Purposeful ideation and strategic story-telling follow closely after that; it’s no use dreaming up amazing ideas, messages, content, activations, etc. if they aren’t solving a problem or contributing to the solution. Likewise, it’s no use dreaming up amazing ideas, messages, content, activations, etc. if you can’t then sell your dreams. Strategic story-telling (i.e. structuring and articulating your ideas in a meaningful and compelling way) is one of the most under-rated skills in my opinion. Jay-Z said “I sell ice in the winter, I sell fire in hell, I’m a hustler baby, I’ll sell water to a well” – that’s what I’m talking about.
You started out as an intern and rose to Chief Strategy Officer. Can you share some deliberate steps you took that helped you to grow through the career ladder?

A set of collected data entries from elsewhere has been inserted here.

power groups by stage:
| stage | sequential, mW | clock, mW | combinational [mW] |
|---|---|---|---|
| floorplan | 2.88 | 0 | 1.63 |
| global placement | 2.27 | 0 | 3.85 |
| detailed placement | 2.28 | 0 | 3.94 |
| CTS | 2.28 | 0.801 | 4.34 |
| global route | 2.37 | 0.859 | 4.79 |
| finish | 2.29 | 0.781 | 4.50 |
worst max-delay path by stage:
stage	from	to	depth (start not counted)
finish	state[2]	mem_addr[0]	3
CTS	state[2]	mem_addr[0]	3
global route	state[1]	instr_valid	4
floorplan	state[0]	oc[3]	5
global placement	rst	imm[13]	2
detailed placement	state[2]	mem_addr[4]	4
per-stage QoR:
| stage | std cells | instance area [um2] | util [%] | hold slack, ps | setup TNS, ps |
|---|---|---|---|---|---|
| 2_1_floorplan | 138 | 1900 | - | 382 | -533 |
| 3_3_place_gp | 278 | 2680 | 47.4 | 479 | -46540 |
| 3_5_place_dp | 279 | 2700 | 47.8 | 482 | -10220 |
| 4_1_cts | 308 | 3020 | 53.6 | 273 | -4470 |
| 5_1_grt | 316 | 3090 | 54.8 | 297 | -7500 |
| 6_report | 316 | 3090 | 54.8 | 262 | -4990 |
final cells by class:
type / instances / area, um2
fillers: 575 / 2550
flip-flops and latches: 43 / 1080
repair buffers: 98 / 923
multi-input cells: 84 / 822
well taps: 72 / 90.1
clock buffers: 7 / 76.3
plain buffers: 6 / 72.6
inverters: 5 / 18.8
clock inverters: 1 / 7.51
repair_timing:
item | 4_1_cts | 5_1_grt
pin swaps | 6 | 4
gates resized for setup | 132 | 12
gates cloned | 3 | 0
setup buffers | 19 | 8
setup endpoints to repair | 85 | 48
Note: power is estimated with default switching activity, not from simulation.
## config.mk

```make
export PLATFORM = sky130hd
export DESIGN_NAME = imem_loader
export DESIGN_NICKNAME = d
export VERILOG_FILES = /design/src/rtl/imem_pkg.sv /design/src/rtl/imem_word_assembler.sv /design/src/rtl/imem_loader.sv
export SDC_FILE = /design/constraint.sdc
export NUM_CORES = 1
export LEC_CHECK = 0
export CAP_MARGIN = 20
export CORE_UTILIZATION = 46
export DETAILED_ROUTE_END_ITERATION = 10
export PLACE_DENSITY = 0.81
export SETUP_SLACK_MARGIN = 0.2
export SYNTH_ARGS = -nofsm -noshare
export SYNTH_HDL_FRONTEND = slang
export SYNTH_HIERARCHICAL = 1
export SYNTH_SLANG_ARGS = --single-unit
```

## constraint.sdc

```tcl
create_clock -name clk -period 2.3 [get_ports clk]
set_clock_uncertainty 0.05 [all_clocks]
set_input_delay 0.46 -clock clk [delete_from_list [all_inputs] [get_ports clk]]
set_output_delay 0.46 -clock clk [all_outputs]
set_load 0.01 [all_outputs]
```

1. I sought every opportunity available to me to master my craft and level up. For example, I spent a great chunk of my career working on the Coca-Cola account and I was always keen to keep up with the “Coke way” of approaching communication / connections planning – and this gave me an edge. But that wasn’t enough, I tried to read, listen, learn and incorporate different approaches into my own thinking and strategies. At the end of the day, the only way to stay relevant is to keep upgrading your skills and your output.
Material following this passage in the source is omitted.